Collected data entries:
Content starts

**src/rtl/hl_div_pkg.sv**
```systemverilog
package hl_div_pkg;

  // default width of one phase count
  localparam int DEF_CNT_W = 8;

  // control pair: bit 1 odd-ratio, bit 0 bypass
  typedef struct packed {
    logic odd;
    logic byp;
  } div_ctl_t;

  localparam div_ctl_t CTL_RST = '{odd: 1'b0, byp: 1'b1};

endpackage

```
**src/rtl/hl_div_rst_sync.sv**
```systemverilog
module hl_div_rst_sync #(
  parameter int STAGES = 2
) (
  input  logic clk_i,
  input  logic rst_ni,
  output logic rst_no
);

  logic [STAGES-1:0] sync_q;
  logic [STAGES-1:0] sync_d;

  always_comb begin
    sync_d = {sync_q[STAGES-2:0], 1'b1};
  end

  always_ff @(posedge clk_i or negedge rst_ni) begin
    if (!rst_ni) begin
      sync_q <= '0;
    end else begin
      sync_q <= sync_d;
    end
  end

  assign rst_no = sync_q[STAGES-1];

endmodule

```
**src/rtl/hl_div_cfg.sv**
```systemverilog
module hl_div_cfg
  import hl_div_pkg::*;
#(
  parameter int CNT_W = DEF_CNT_W
) (
  input  logic             clk_i,
  input  logic             rst_ni,
  input  logic             cnt_we_i,
  input  logic [2*CNT_W-1:0] cnt_i,
  input  logic             ctl_we_i,
  input  div_ctl_t         ctl_i,
  input  logic             load_i,
  output logic [CNT_W-1:0] act_hi_o,
  output logic [CNT_W-1:0] act_lo_o,
  output div_ctl_t         act_ctl_o
);

  localparam logic [CNT_W-1:0]   ONE     = CNT_W'(1);
  localparam logic [2*CNT_W-1:0] CNT_RST = {ONE, ONE};

  logic [2*CNT_W-1:0] stg_cnt_q;
  div_ctl_t           stg_ctl_q;
  logic [2*CNT_W-1:0] act_cnt_q;
  div_ctl_t           act_ctl_q;

  // staging copies, written by software strobes
  always_ff @(posedge clk_i or negedge rst_ni) begin
    if (!rst_ni) begin
      stg_cnt_q <= CNT_RST;
      stg_ctl_q <= CTL_RST;
    end else begin
      if (cnt_we_i) begin
        stg_cnt_q <= cnt_i;
      end
      if (ctl_we_i) begin
        stg_ctl_q <= ctl_i;
      end
    end
  end

  // active copies, refreshed only at a period boundary
  always_ff @(posedge clk_i or negedge rst_ni) begin
    if (!rst_ni) begin
      act_cnt_q <= CNT_RST;
      act_ctl_q <= CTL_RST;
    end else if (load_i) begin
      act_cnt_q <= stg_cnt_q;
      act_ctl_q <= stg_ctl_q;
    end
  end

  assign act_hi_o  = act_cnt_q[2*CNT_W-1:CNT_W];
  assign act_lo_o  = act_cnt_q[CNT_W-1:0];
  assign act_ctl_o = act_ctl_q;

endmodule

```
**src/rtl/hl_div_core.sv**
```systemverilog
module hl_div_core
  import hl_div_pkg::*;
#(
  parameter int CNT_W = DEF_CNT_W
) (
  input  logic             clk_i,
  input  logic             rst_ni,
  input  logic [CNT_W-1:0] act_hi_i,
  input  logic [CNT_W-1:0] act_lo_i,
  input  logic             act_odd_i,
  output logic             started_o,
  output logic             phase_o,
  output logic [CNT_W-1:0] cnt_o,
  output logic             load_o,
  output logic             fall_req_o
);

  localparam logic [CNT_W-1:0] ONE = CNT_W'(1);

  logic             started_q, started_d;
  logic             phase_q, phase_d;
  logic [CNT_W-1:0] cnt_q, cnt_d;
  logic [CNT_W-1:0] hi_eff, lo_eff;
  logic             hi_last, lo_last;

  always_comb begin
    hi_eff  = (act_hi_i == '0) ? ONE : act_hi_i;
    lo_eff  = (act_lo_i == '0) ? ONE : act_lo_i;
    hi_last = phase_q && (cnt_q == hi_eff - ONE);
    lo_last = started_q && !phase_q && (cnt_q == lo_eff - ONE);
  end

  always_comb begin
    started_d = started_q;
    phase_d   = phase_q;
    cnt_d     = cnt_q + ONE;
    if (!started_q) begin
      started_d = 1'b1;
      phase_d   = 1'b1;
      cnt_d     = '0;
    end else if (hi_last) begin
      phase_d = 1'b0;
      cnt_d   = '0;
    end else if (lo_last) begin
      phase_d = 1'b1;
      cnt_d   = '0;
    end
  end

  always_ff @(posedge clk_i or negedge rst_ni) begin
    if (!rst_ni) begin
      started_q <= 1'b0;
      phase_q   <= 1'b0;
      cnt_q     <= '0;
    end else begin
      started_q <= started_d;
      phase_q   <= phase_d;
      cnt_q     <= cnt_d;
    end
  end

  assign started_o  = started_q;
  assign phase_o    = phase_q;
  assign cnt_o      = cnt_q;
  assign load_o     = !started_q || lo_last;
  assign fall_req_o = hi_last && act_odd_i;

endmodule

```
**src/rtl/hl_div_shape.sv**
```systemverilog
module hl_div_shape (
  input  logic clk_i,
  input  logic rst_ni,
  input  logic started_i,
  input  logic phase_i,
  input  logic fall_req_i,
  input  logic byp_i,
  output logic fall_o,
  output logic clk_o
);

  logic fall_q;

  // negative-edge stage: pulls the output low half a cycle early
  always_ff @(negedge clk_i or negedge rst_ni) begin
    if (!rst_ni) begin
      fall_q <= 1'b0;
    end else begin
      fall_q <= fall_req_i;
    end
  end

  always_comb begin
    if (byp_i) begin
      clk_o = clk_i & started_i;
    end else begin
      clk_o = phase_i & ~fall_q;
    end
  end

  assign fall_o = fall_q;

endmodule

```
**src/rtl/hl_clk_div.sv**
```systemverilog
module hl_clk_div
  import hl_div_pkg::*;
#(
  parameter int CNT_W      = DEF_CNT_W,
  parameter int RST_STAGES = 2
) (
  input  logic               clk_i,
  input  logic               rst_ni,
  input  logic               cnt_we_i,
  input  logic [2*CNT_W-1:0] cnt_i,
  input  logic               ctl_we_i,
  input  logic [1:0]         ctl_i,
  output logic               clk_o
);

  logic             rst_sync_n;
  logic             started_w;
  logic             phase_w;
  logic [CNT_W-1:0] cnt_w;
  logic             load_w;
  logic             fall_req_w;
  logic             fall_w;
  logic [CNT_W-1:0] act_hi_w;
  logic [CNT_W-1:0] act_lo_w;
  div_ctl_t         act_ctl_w;
  logic             act_odd_w;

  hl_div_rst_sync #(.STAGES(RST_STAGES)) u_rst_sync (
    .clk_i  (clk_i),
    .rst_ni (rst_ni),
    .rst_no (rst_sync_n)
  );

  hl_div_cfg #(.CNT_W(CNT_W)) u_cfg (
    .clk_i     (clk_i),
    .rst_ni    (rst_sync_n),
    .cnt_we_i  (cnt_we_i),
    .cnt_i     (cnt_i),
    .ctl_we_i  (ctl_we_i),
    .ctl_i     (div_ctl_t'(ctl_i)),
    .load_i    (load_w),
    .act_hi_o  (act_hi_w),
    .act_lo_o  (act_lo_w),
    .act_ctl_o (act_ctl_w)
  );

  assign act_odd_w = act_ctl_w.odd;

  hl_div_core #(.CNT_W(CNT_W)) u_core (
    .clk_i      (clk_i),
    .rst_ni     (rst_sync_n),
    .act_hi_i   (act_hi_w),
    .act_lo_i   (act_lo_w),
    .act_odd_i  (act_odd_w),
    .started_o  (started_w),
    .phase_o    (phase_w),
    .cnt_o      (cnt_w),
    .load_o     (load_w),
    .fall_req_o (fall_req_w)
  );

  hl_div_shape u_shape (
    .clk_i      (clk_i),
    .rst_ni     (rst_sync_n),
    .started_i  (started_w),
    .phase_i    (phase_w),
    .fall_req_i (fall_req_w),
    .byp_i      (act_ctl_w.byp),
    .fall_o     (fall_w),
    .clk_o      (clk_o)
  );

endmodule

```
**config.mk**
```make
export PLATFORM = sky130hd
export DESIGN_NAME = hl_clk_div
export DESIGN_NICKNAME = d
export VERILOG_FILES = /design/src/rtl/hl_div_pkg.sv /design/src/rtl/hl_div_rst_sync.sv /design/src/rtl/hl_div_cfg.sv /design/src/rtl/hl_div_core.sv /design/src/rtl/hl_div_shape.sv /design/src/rtl/hl_clk_div.sv
export SDC_FILE = /design/constraint.sdc
export NUM_CORES = 1
export LEC_CHECK = 0
export ABC_CLOCK_PERIOD_IN_PS = 3400
export BUFFER_PORTS_ARGS = -buffer_cell sky130_fd_sc_hd__buf_4
export CORE_UTILIZATION = 50
export DETAILED_ROUTE_END_ITERATION = 10
export GPL_ROUTABILITY_DRIVEN = 0
export PLACE_DENSITY_LB_ADDON = 0.1
export REMOVE_ABC_BUFFERS = 1
export SETUP_SLACK_MARGIN = 0.1
export SLEW_MARGIN = 10
export SYNTH_ARGS = -nofsm -noshare
export SYNTH_HDL_FRONTEND = slang
export SYNTH_SLANG_ARGS = --single-unit
```
**constraint.sdc**
```tcl
create_clock -name clk_i -period 3.4 [get_ports clk_i]
set_clock_uncertainty 0.1 [all_clocks]
set_input_delay 1.02 -clock clk_i [delete_from_list [all_inputs] [get_ports clk_i]]
set_output_delay 1.02 -clock clk_i [all_outputs]
set_load 0.02 [all_outputs]
```
Yosys cells after proc, flatten, opt, wreduce, memory -nomap -nowiden
Index checks and enable logic that the tools add are counted.
- $add $sub $neg: 3
- eq/ne operators: 3
- mux-type cells: 9
- bitwise operators: 3
- reductions and logical operators: 9
- operators by type and width (operator ; number):
    $mux W8 ; 5
    $eq A8 B8 Y1 ; 2
    $logic_not A8 Y1 ; 2
    $sub A8 B1 Y8 const B ; 2
    $add A8 B1 Y8 const B ; 1
    $logic_and A1 B1 Y1 ; 4
    $mux W1 ; 4
    $ne A3 B3 Y1 const B ; 1
    $and A1 B1 Y1 ; 2
    $logic_not A1 Y1 ; 2
    $logic_or A1 B1 Y1 ; 1
    $not A1 Y1 ; 1
- flip-flop bits (word level): 49
- input bits: 22
- output and inout bits: 1
- word-level logic and storage cells: 38

Longest topological paths before layout
Gate-level depths: netlist (run 1).
- depth after elaboration: 8
- gate-level depth with buffers: 12
- depth with buffers taken out: 11

By module
Synthesis (run 1) repeated with hierarchy kept, for this count alone.
- cells, all modules: 204
- area total of the unflattened synthesis: 2581.2 µm²
- modules (own cells, without submodules) (module ; instances ; cells an instance ; area an instance (µm²) ; sequential area each (µm²)):
    hl_div_cfg ; 1 ; 76 ; 1451.4 ; 908.4
    hl_div_core ; 1 ; 121 ; 1031.0 ; 250.2
    hl_div_rst_sync ; 1 ; 3 ; 53.8 ; 50.0
    hl_div_shape ; 1 ; 4 ; 45.0 ; 25.0

==> metrics.yaml, run 1 <==
pwr:
  p_leak_nw: 1.32
  peakVddDrop_mv: 0.263
  power.total_w: 0.00155
  power.density_nw_per_um2: 510
yosys:
  synth_edf_count: 0
  synth_warnings: 0
  synth-main-ff-cell: "dfrtp_1"
  synthMuxAreaShare_pct: 18.3
  ys_seq_area_share_pct: 49.2
  synth_top_family_by_area: "multiplexers"
  ys_types: 49
  syn_inst: 204
  synthesis.area_um2: 2510
  synth_compound_area_share_pct: 8.03
  yosys.area_share.adder_pct: 1.50
  yosys.area_share.simple_pct: 12.1
  avgSynthCellArea_um2: 12.3
  synthArstFlopShare_pct: 100
  synthXorXnorAreaFrac_pct: 6.98
  ys_ff_latch: 49
drt:
  first_iter_violations: 72
  vias_per_cell: 5.56
  detail_route.wl_per_cell_um: 15.8
  drc: 0
  vias: 1739
  postRouteAntennaNets: 0
  routed_wl_um: 4950
  dr.pass1.iters: 4
sta:
  worst_pin_slew_ns: 0.575
  final-max-slew-violation-count: 0
  whs_ns: 0.257
  hold_viol_final: 0
  worst_slack_ns: -0.516
  slew_headroom_pct: 61.7
  setup_violations: 3
  rsz0062_at_grt: "yes"
die:
  io_pins: 23
  core.rowCount: 25
  die_x_um: 72.9
  die_area_um2: 5310
  die_h_um: 72.9
  core-area_um2: 4790
  start_util_pct: 52.4
job:
  drv_cap: 0
status:
  violations: "negative setup slack"
  outcome: "complete, but fails checks"
min_path:
  hold_start: "u_rst_sync.sync_q[0]"
  hold_path_class: "flop to flop"
worst_setup_path:
  reg2reg_depth: 11
  slowest_delay_ns: 0.34
  crit_path_end: "clk_o"
  required_ns: 2.28
  crit_start: "u_shape.fall_o"
  worstSetupPathDepth: 2
  critPathKind: "flop to primary output"
  critical_path.top_delay_family: "flip-flops"
  crit_chain: "o31ai_2, buf_4"
  critPathSlowestCell: "dfrtn_1"
  cp_max_fo: 1
  r2r_start: "u_cfg.act_cnt_q[9]"
  reg2reg_to: "u_shape.fall_o"
  cp.arrival_ns: 2.80
  worstPathBufferInverterCount: 1
  cp-start-kind: "flop"
  endpoint_kind: "primary output"
  r2r_setup_slack_ns: -0.41
grt:
  use_met3_pct: 8.70
  antenna_found_initial: 0
  grt_pass1_vias: 1725
  grt_remaining_overflow: 0
  busiest_layer: "met2"
  grt_usage_pct: 21.8
  grt_first_pass_wirelength_um: 8340
  grt_max_degree: 47
  grt_util_met1_pct: 29.5
  grt.met2_usage_pct: 30.5
final_layout:
  instances_no_fill: 313
  drive_gt1_share_pct: 45.1
  syn_to_final_growth_pct: 20.8
  mostFrequentLayoutCells: "buf_4, dfrtp_1, mux2_2"
  n_antenna_cell: 0
  finish.net_count: 270
  final_common_cell: "buf_4"
cts:
  tritoncts: "built"
  insertion_delay_ns: 0.42
  clk_pin_slew_ns: 0.09
placement:
  dp.cells: 300
  dp_hpwl_um: 3440
  place_ws_ns: -0.614
  port_buffers: 22
[synth_stat cells, types with 4 or more instances]
cell      instances  area share (%)
xnor2_1          12             4.2
dfrtp_1          42              42
dfstp_2           6             6.3
xor2_1            8             2.8
nand2_1           9             1.3
inv_1             4            0.60
mux2_2           24              11
nor3_1           11             2.2
clkbuf_1          8             1.2
mux2_4           12             7.2
nor2_1            9             1.3
nand3_1           5             1.0
[kinds of logic after synthesis]
| logic type | after synthesis |
|---|---|
| and+or+nand+nor | 55 |
| DFF | 49 |
| other | 1 |
| AOI/OAI and AO/OA | 23 |
| xor gates and xnor gates | 20 |
| muxes | 37 |
| adders and majority gates | 3 |
| buffers and inverters | 16 |
[timing repair]
action,in CTS,in global routing
setup buffers,0,2
pin swaps,5,8
endpoints found under the setup margin,3,13
gates resized for setup,4,8
hold buffers,0,0
[worst min-delay path by stage]
stage / to / slack, ns / cells past startpoint
2_1_floorplan: u_rst_sync.sync_q[1] / 0.23 / 0
3_3_place_gp: u_rst_sync.sync_q[1] / 0.24 / 0
3_5_place_dp: u_rst_sync.sync_q[1] / 0.24 / 0
4_1_cts: u_rst_sync.sync_q[1] / 0.26 / 1
5_1_grt: u_rst_sync.sync_q[1] / 0.25 / 1
6_report: u_rst_sync.sync_q[1] / 0.26 / 0
[state kept, by name, summed over array words and instances (netlist names)]
signal and flops:
u_cfg.act_ctl_o 2, u_cfg.stg_ctl_q 2, u_core.phase_o 1, u_cfg.stg_cnt_q 16, u_core.started_o 1, u_rst_sync.sync_q 2, u_shape.fall_o 1, u_cfg.act_cnt_q 16
u_core.cnt_o 8
[worst reg2reg max path, stage by stage (launching register included)]
cell	delay, ns
dfrtp_1	0.40
nor3_2	0.22
nand2_1	0.11
nor2_1	0.10
nor2_1	0.05
ha_2	0.19
and3b_1	0.20
o21ai_2	0.13
o31ai_2	0.09
o21ai_1	0.18
nor4_2	0.07
and2_1	0.14
[power breakdown]
part	internal [W]	leakage (nW)	switching (W)
logic	0.000171	0.655	0.000126
registers	0.000649	0.579	0.0000585
clock network	0.000322	0.0883	0.000221
[cell type report]
type,count,area (um2)
Fill cell,382,1750
Sequential cell,49,1240
Multi-Input combinational cell,140,1220
Timing Repair Buffer,41,312
Clock buffer,10,131
Tap cell,67,83.8
Clock inverter,2,37.5
Inverter,4,15.0
[stage by stage]
step | setup TNS (ns) | utilization, % | cell area, um2
floorplan | -1.34 | - | 2430
global placement | -0.586 | 58.9 | 2820
detailed placement | -0.724 | 58.9 | 2820
CTS | -0.962 | 62.5 | 2990
global route | -1.09 | 63.3 | 3030
finish | -0.922 | 63.3 | 3030
[metal layers]
layer,up-vias,routed length (um)
met3,12,332
met5,-,0
li1,806,-
met2,53,2320
met4,0,83
met1,868,2220
Power figures use the tool's default switching activity.
==> run 2, diff against run 1 <==
--- a/config.mk
+++ b/config.mk
@@ -7,11 +7,11 @@
 export LEC_CHECK = 0
 export ABC_CLOCK_PERIOD_IN_PS = 3400
 export BUFFER_PORTS_ARGS = -buffer_cell sky130_fd_sc_hd__buf_4
+export CORE_ASPECT_RATIO = 0.6
 export CORE_UTILIZATION = 50
 export DETAILED_ROUTE_END_ITERATION = 10
 export GPL_ROUTABILITY_DRIVEN = 0
 export PLACE_DENSITY_LB_ADDON = 0.1
-export REMOVE_ABC_BUFFERS = 1
 export SETUP_SLACK_MARGIN = 0.1
 export SLEW_MARGIN = 10
 export SYNTH_ARGS = -nofsm -noshare
==> metrics.yaml, run 2 (synthesis results as in run 1) <==
die:
  die_x_um: 93.5
  core.rowCount: 19
  die_h_um: 56.9
  die_area_um2: 5320
  start_util_pct: 53.3
  io_pins: 23
  core-area_um2: 4710
sta:
  hold_viol_final: 0
  whs_ns: 0.256
  setup_tns_ns: -1.02
  slew_headroom_pct: 62.0
  final-max-slew-violation-count: 0
  worst_pin_slew_ns: 0.570
  rsz0062_at_grt: "yes"
  worst_slack_ns: -0.577
  setup_violations: 3
grt:
  grt_pass1_vias: 1964
  grt_first_pass_wirelength_um: 9240
  antenna_found_initial: 0
  grt_remaining_overflow: 0
  grt_max_degree: 47
  grt_usage_pct: 24.2
placement:
  port_buffers: 22
  placed_area_um2: 2880
  dp_hpwl_um: 3870
  place_ws_ns: -0.561
status:
  violations: "negative setup slack"
  outcome: "complete, but fails checks"
worst_setup_path:
  crit_chain: "o31ai_4, buf_6"
  critPathSlowestCell: "dfrtn_1"
  cp-start-kind: "flop"
  cp.arrival_ns: 2.86
  critPathKind: "flop to primary output"
  cp_max_fo: 1
  required_ns: 2.28
  slowest_delay_ns: 0.39
  endpoint_kind: "primary output"
pwr:
  pwr-share-comb_pct: 22.2
  power.switching_w: 0.000446
  power.density_nw_per_um2: 493
  p_leak_nw: 1.35
  peakVddDrop_mv: 0.263
  power.total_w: 0.00152
  internal_power_w: 0.00107
  seqPwrFrac_pct: 46.3
  switching_share_pct: 29.4
  p_clk_share_pct: 31.6
cts:
  tritoncts: "built"
  clk_pin_slew_ns: 0.10
  hold_buffers: 0
  insertion_delay_ns: 0.42
final_layout:
  final_common_cell: "buf_4"
  seq_area_um2: 1230
  syn_to_final_growth_pct: 22.5
  design_area_um2: 3080
  multi_input_area_um2: 1240
  finish.net_count: 275
  drive_gt1_share_pct: 46.2
  mostFrequentLayoutCells: "buf_4, dfrtp_1, mux2_2"
  nFillCells: 374
  n_antenna_cell: 0
drt:
  first_iter_violations: 102
  routed_wl_um: 5520
  vias: 1773
  postRouteAntennaNets: 0
  detail_route.wl_per_cell_um: 17.6
  dr.pass1.iters: 4
  drc: 0
  vias_per_cell: 5.65
min_path:
  hold_path_class: "input port to asynchronous set/reset pin"
job:
  drv_cap: 0
[run 2: final cells by class]
type                            instances  share of cell area [%]
Multi-Input combinational cell        140                    40.4
Clock inverter                          3                   0.814
Sequential cell                        49                    40.2
Timing Repair Buffer                   46                    11.6
Tap cell                               63                    2.56
Inverter                                4                   0.488
Clock buffer                            9                    3.95
[run 2: critical path, delay by kind of cell (launching register included)]
| family | cells | cell delay, ns |
|---|---|---|
| buffers and inverters | 1 | 0.15 |
| flip-flops | 1 | 0.39 |
| AO/OA/AOI/OAI | 1 | 0.19 |
[run 2: stage by stage]
stage          instances  util (%)
5_1_grt              314      65.3
3_3_place_gp         299      61.2
3_5_place_dp         299      61.2
4_1_cts              313      64.6
2_1_floorplan        205         -
6_report             314      65.3
[run 2: layer usage]
| layer | global-route usage [%] | vias up | part of all wire, % |
|---|---|---|---|
| met5 | 0 | - | 0 |
| met2 | 36.2 | 64 | 48 |
| met4 | 13.0 | 0 | 2.6 |
| li1 | - | 813 | - |
| met1 | 30.0 | 879 | 44 |
| met3 | 9.89 | 17 | 5.4 |
[run 2: worst paths after layout]
check	slack (ns)	cells after the start	to	start
worst min-delay path	0.26	1	u_rst_sync.sync_q[1]	rst_ni
worst min register to register	0.26	0	u_rst_sync.sync_q[1]	u_rst_sync.sync_q[0]
worst max-delay path	-0.58	2	clk_o	u_shape.fall_o
max in group asynchronous	1.51	0	u_shape.fall_o	u_rst_sync.sync_q[1]
worst max register to register	-0.45	9	u_shape.fall_o	u_cfg.act_cnt_q[12]
min in group clk_i	0.26	0	u_rst_sync.sync_q[1]	u_rst_sync.sync_q[0]
[run 2: timing repair]
item	CTS	global route
endpoints found under the hold margin	0	0
endpoints found under the setup margin	3	16
resized for setup	2	8
setup buffers	3	1
pin swaps	7	4
[run 2: power by group through the flow]
stage / Clock, W / Combinational [W] / Sequential, W
after floorplan: 0.0000147 / 0.000212 / 0.000709
after global placement: 0.0000196 / 0.000298 / 0.000709
after detailed placement: 0.0000196 / 0.000316 / 0.000712
after CTS: 0.000496 / 0.000322 / 0.000701
after global routing: 0.000522 / 0.000364 / 0.000712
final: 0.000479 / 0.000336 / 0.000702
==> run 3, diff against run 2 <==
--- a/config.mk
+++ b/config.mk
@@ -5,13 +5,15 @@
 export SDC_FILE = /design/constraint.sdc
 export NUM_CORES = 1
 export LEC_CHECK = 0
-export ABC_CLOCK_PERIOD_IN_PS = 3400
+export ABC_CLOCK_PERIOD_IN_PS = 3350
 export BUFFER_PORTS_ARGS = -buffer_cell sky130_fd_sc_hd__buf_4
 export CORE_ASPECT_RATIO = 0.6
+export CORE_MARGIN = 8
 export CORE_UTILIZATION = 50
 export DETAILED_ROUTE_END_ITERATION = 10
 export GPL_ROUTABILITY_DRIVEN = 0
 export PLACE_DENSITY_LB_ADDON = 0.1
+export RECOVER_POWER = 50
 export SETUP_SLACK_MARGIN = 0.1
 export SLEW_MARGIN = 10
 export SYNTH_ARGS = -nofsm -noshare
==> constraint.sdc (replaced) <==
create_clock -name clk_i -period 3.35 [get_ports clk_i]
set_clock_uncertainty 0.1 [all_clocks]
set_input_delay 1.005 -clock clk_i [delete_from_list [all_inputs] [get_ports clk_i]]
set_output_delay 1.005 -clock clk_i [all_outputs]
set_load 0.02 [all_outputs]
==> metrics.yaml, run 3 (synthesis results as in run 1) <==
drt:
  postRouteAntennaNets: 0
  drc: 0
  vias_per_cell: 5.36
  detail_route.wl_per_cell_um: 16.8
  routed_wl_um: 5430
  first_iter_violations: 85
  vias: 1731
  dr.pass1.iters: 4
status:
  violations: "max-capacitance violations, max-slew violations, negative setup slack"
  outcome: "complete, but fails checks"
die:
  die_x_um: 107
  core.rowCount: 20
  start_util_pct: 50.7
  die_area_um2: 7620
  io_pins: 23
  die_h_um: 70.9
  core-area_um2: 4950
placement:
  placed_area_um2: 2930
  place_ws_ns: -0.499
  port_buffers: 22
  dp_hpwl_um: 3880
worst_setup_path:
  endpoint_kind: "primary output"
  cp_max_fo: 1
  r2r_setup_slack_ns: -0.41
  reg2reg_to: "u_shape.fall_o"
  r2r_start: "u_cfg.act_cnt_q[11]"
  crit_start: "u_shape.fall_o"
  cp-start-kind: "flop"
  cp.arrival_ns: 2.81
  required_ns: 2.24
  crit_path_end: "clk_o"
  critPathKind: "flop to primary output"
  reg2reg_depth: 11
pwr:
  p_leak_nw: 1.36
  peakVddDrop_mv: 0.225
  power.total_w: 0.00152
  power.density_nw_per_um2: 484
final_layout:
  mostFrequentLayoutCells: "buf_4, dfrtp_1, mux2_2"
  design_area_um2: 3140
  finish.net_count: 281
  syn_to_final_growth_pct: 25.0
  drive_gt1_share_pct: 47.1
  nFillCells: 375
  final_common_cell: "buf_4"
  n_antenna_cell: 0
  post-route-util_pct: 63.3
sta:
  hold_viol_final: 0
  final-max-slew-violation-count: 47
  worst_pin_slew_ns: 2.42
  whs_ns: 0.255
  slew_headroom_pct: -61.5
  setup_violations: 3
  worst_slack_ns: -0.567
  rsz0062_at_grt: "yes"
cts:
  tritoncts: "built"
  insertion_delay_ns: 0.42
  hold_buffers: 0
  clk_pin_slew_ns: 0.09
grt:
  grt_pass1_vias: 1838
  grt_max_degree: 47
  grt_first_pass_wirelength_um: 9050
  grt_usage_pct: 15.7
  grt_remaining_overflow: 0
  antenna_found_initial: 0
job:
  drv_cap: 1
min_path:
  hold_path_class: "input port to asynchronous set/reset pin"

Content ends

- PROBLEM TO WORK ON -
Every line holding the word "yaml" should be copied out of the records above.

- OUTPUT OF THE TASK -
==> metrics.yaml, run 1 <==
==> metrics.yaml, run 2 (synthesis results as in run 1) <==
==> metrics.yaml, run 3 (synthesis results as in run 1) <==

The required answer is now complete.